Armen Kasparian edited this page Mar 28, 2024 · 5 revisions

Selecting the Replay Buffer

Command Line Overrides (Preferred)

Specifying buffer size and type via command line arguments will override the settings in the configuration files:

  • --bsize: Buffer size (default is as specified in the configuration file)
  • --btype: Buffer type (default is as specified in the configuration file), options are ER-v0 / PER-v0

Configuration via Agent Config File

In the absence of command-line overrides, buffer settings can be specified in the agent's configuration file:

  • buffer_type: Set to either ER-v0 or PER-v0. The default setting uses an experience replay buffer.

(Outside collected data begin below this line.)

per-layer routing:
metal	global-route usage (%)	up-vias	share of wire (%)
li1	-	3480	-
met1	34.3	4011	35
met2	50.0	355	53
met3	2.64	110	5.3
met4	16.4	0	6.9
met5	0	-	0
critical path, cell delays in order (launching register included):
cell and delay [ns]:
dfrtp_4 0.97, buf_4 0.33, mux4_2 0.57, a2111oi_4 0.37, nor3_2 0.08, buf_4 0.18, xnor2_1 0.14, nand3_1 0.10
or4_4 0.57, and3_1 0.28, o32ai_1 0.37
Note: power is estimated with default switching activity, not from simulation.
`config.mk`:
```
export PLATFORM = sky130hd
export DESIGN_NAME = hrpm_fifo
export DESIGN_NICKNAME = d
export VERILOG_FILES = /design/src/design/hessian_ridge_polarity_marker_assert.svh /design/src/design/hrpm_pkg.sv /design/src/design/hrpm_fifo.sv
export SDC_FILE = /design/constraint.sdc
export NUM_CORES = 1
export LEC_CHECK = 0
export ABC_AREA = 1
export BUFFER_PORTS_ARGS = -buffer_cell sky130_fd_sc_hd__buf_2
export CAP_MARGIN = 0
export CORE_ASPECT_RATIO = 0.7
export CORE_MARGIN = 8
export CORE_UTILIZATION = 35
export DETAILED_ROUTE_END_ITERATION = 7
export GPL_TIMING_DRIVEN = 0
export SYNTH_ARGS = -nofsm -noshare
export SYNTH_HDL_FRONTEND = slang
export SYNTH_SLANG_ARGS = --single-unit
export TNS_END_PERCENT = 5
```
`constraint.sdc`:
```
create_clock -name aclk -period 5.3 [get_ports aclk]
set_input_delay 1.59 -clock aclk [delete_from_list [all_inputs] [get_ports aclk]]
set_output_delay 1.59 -clock aclk [all_outputs]
set_load 0.1 [all_outputs]
```
$ cat src/ifs_pkg.sv
// Package for the inverse filterbank synthesis unit: shared types and constants.
// Depends on nothing; used by ifs_front, ifs_back and the top level.
package ifs_pkg;

  localparam logic REQ_COEFF  = 1'b0;
  localparam logic REQ_SAMPLE = 1'b1;

  localparam logic [1:0] CFG_DELAYS   = 2'd0;
  localparam logic [1:0] CFG_CHANNELS = 2'd1;
  localparam logic [1:0] CFG_SHIFT    = 2'd2;

  // Table sizes follow from the 6-bit delay and channel indexes.
  localparam int unsigned MAX_DELAYS   = 64;
  localparam int unsigned MAX_CHANNELS = 64;
  localparam int unsigned TABLE_DEPTH  = MAX_DELAYS * MAX_CHANNELS;
  localparam int unsigned ADDR_W       = $clog2(TABLE_DEPTH);

  localparam int unsigned ACC_W = 64;

  // Frame job handed from the front to the back.
  typedef struct packed {
    logic [6:0] nd;
    logic [6:0] nc;
    logic [5:0] ring;
    logic [5:0] shift;
  } job_t;

endpackage
**config.mk**
```make
export PLATFORM = sky130hd
export DESIGN_NAME = sack_block_composer_core_flat
export DESIGN_NICKNAME = d
export VERILOG_FILES = /design/src/rtl/sbc_pkg.sv /design/src/rtl/sbc_if.sv /design/src/rtl/sbc_step.sv /design/src/rtl/sbc_res_fifo.sv /design/src/rtl/sack_block_composer_core.sv /design/src/flat_wrapper.sv
export SDC_FILE = /design/constraint.sdc
export NUM_CORES = 1
export LEC_CHECK = 0
export BUFFER_PORTS_ARGS = -buffer_cell sky130_fd_sc_hd__buf_2
export CORE_ASPECT_RATIO = 1.1
export CORE_MARGIN = 2
export CORE_UTILIZATION = 45
export CTS_CLUSTER_SIZE = 24
export DETAILED_ROUTE_END_ITERATION = 6
export HOLD_SLACK_MARGIN = 0.02
export PLACE_DENSITY_LB_ADDON = 0.12
export SLEW_MARGIN = 20
export SYNTH_ARGS = -nofsm -noshare
export SYNTH_HDL_FRONTEND = slang
export SYNTH_SLANG_ARGS = --single-unit
```
**constraint.sdc**
```tcl
create_clock -name clk -period 10.1 [get_ports clk]
set_clock_uncertainty 0.15 [all_clocks]
set_input_delay 2.02 -clock clk [delete_from_list [all_inputs] [get_ports clk]]
set_output_delay 2.02 -clock clk [all_outputs]
set_load 0.05 [all_outputs]
```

Configuration File Details

General Configuration for ER/PER

  • buffer_capacity: The capacity of the buffer, default is 1,000,000.

Specifics for PER

For the Prioritized Experience Replay (PER), you can specify the prioritization scheme in the configuration files:

  • prioritization_type: Choose between proportional or rank.
  • alpha: The alpha value, which depends on the prioritization type (default 0.6 for proportional, 0.7 for rank).
  • beta: The beta value, also depending on the prioritization type (default 0.4 for proportional, 0.5 for rank).
  • beta_increment: The rate at which beta is increased, default is 0.001.

Examples

Run the script with command line overrides for the buffer:

python -O drivers/run_continuous.py --agent KerasTD3-v0 --env HalfCheetah-v4 --btype PER-v0 --bsize 1000000 --nepisodes 1000

Replay Buffer Base Class Documentation

The Replay class is an abstract base class (ABC) designed for creating various types of replay buffers in reinforcement learning (RL). Replay buffers store and manage the experiences of an agent during training. Experiences typically include states, actions, rewards, next states, and done signals. This base class outlines the essential structure and functionalities required for any replay buffer implementation.

Constructor

__init__(self, state, action, reward, next_state, done, probability)

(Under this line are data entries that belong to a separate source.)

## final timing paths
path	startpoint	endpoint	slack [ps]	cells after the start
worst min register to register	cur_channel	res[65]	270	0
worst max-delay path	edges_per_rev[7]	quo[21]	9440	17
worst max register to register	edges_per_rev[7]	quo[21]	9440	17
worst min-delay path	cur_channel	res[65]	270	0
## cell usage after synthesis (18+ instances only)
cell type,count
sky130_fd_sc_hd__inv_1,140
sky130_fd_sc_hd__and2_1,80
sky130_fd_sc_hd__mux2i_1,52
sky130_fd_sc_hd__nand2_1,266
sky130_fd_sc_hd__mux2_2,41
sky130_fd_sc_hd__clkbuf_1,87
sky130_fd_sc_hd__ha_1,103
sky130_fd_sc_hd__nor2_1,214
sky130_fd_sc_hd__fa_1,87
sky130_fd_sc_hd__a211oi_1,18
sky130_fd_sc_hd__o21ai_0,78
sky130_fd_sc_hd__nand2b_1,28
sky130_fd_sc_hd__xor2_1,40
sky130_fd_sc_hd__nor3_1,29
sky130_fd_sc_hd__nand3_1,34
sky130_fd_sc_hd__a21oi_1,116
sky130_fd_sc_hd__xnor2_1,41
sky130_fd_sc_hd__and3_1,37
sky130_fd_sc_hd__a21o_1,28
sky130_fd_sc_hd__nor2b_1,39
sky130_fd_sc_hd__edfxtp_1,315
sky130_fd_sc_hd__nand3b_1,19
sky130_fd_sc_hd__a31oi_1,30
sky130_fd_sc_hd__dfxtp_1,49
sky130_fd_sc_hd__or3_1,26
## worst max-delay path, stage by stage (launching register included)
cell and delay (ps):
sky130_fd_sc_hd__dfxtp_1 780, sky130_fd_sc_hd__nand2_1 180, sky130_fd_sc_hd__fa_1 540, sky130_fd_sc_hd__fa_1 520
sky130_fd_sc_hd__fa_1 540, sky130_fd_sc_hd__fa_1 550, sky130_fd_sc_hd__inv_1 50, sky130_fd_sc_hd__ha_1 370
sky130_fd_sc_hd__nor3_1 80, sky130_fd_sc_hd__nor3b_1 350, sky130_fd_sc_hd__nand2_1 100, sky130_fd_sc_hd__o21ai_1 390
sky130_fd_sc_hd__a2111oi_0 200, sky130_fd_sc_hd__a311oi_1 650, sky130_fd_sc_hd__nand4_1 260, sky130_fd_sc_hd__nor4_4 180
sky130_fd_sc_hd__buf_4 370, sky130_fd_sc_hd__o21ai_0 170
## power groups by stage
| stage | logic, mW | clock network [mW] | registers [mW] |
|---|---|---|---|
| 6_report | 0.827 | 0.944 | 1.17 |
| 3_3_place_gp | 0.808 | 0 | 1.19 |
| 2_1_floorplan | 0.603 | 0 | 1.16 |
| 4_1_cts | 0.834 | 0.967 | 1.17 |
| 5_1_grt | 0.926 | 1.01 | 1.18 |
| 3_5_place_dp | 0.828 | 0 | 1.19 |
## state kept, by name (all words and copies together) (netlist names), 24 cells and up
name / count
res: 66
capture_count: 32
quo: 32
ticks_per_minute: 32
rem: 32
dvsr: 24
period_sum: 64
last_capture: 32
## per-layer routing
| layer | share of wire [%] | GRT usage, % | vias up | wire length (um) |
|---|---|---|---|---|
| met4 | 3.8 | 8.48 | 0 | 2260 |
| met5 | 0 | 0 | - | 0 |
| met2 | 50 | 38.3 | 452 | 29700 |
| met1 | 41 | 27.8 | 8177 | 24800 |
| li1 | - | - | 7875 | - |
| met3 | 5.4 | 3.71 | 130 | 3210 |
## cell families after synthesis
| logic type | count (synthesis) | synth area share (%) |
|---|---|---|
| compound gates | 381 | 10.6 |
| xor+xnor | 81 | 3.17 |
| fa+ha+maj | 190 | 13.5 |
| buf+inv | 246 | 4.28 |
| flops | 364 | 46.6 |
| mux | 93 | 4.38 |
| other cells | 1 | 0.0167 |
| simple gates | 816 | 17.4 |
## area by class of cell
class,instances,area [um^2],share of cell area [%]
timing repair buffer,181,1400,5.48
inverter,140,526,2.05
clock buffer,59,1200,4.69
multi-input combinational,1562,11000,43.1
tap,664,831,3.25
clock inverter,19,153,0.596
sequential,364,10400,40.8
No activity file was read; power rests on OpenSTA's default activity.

Initializes a new instance of the Replay buffer. This method is intended to define all key variables required for all buffers. However, in this base class, the method body is left empty (pass) to be defined by subclasses.

Parameters:

  • state: The initial state of the environment.
  • action: The action taken by the agent.
  • reward: The reward received after taking the action.
  • next_state: The state of the environment after the action is taken.
  • done: A boolean indicating whether the episode has ended.
  • probability: The probability distribution used for sampling experiences.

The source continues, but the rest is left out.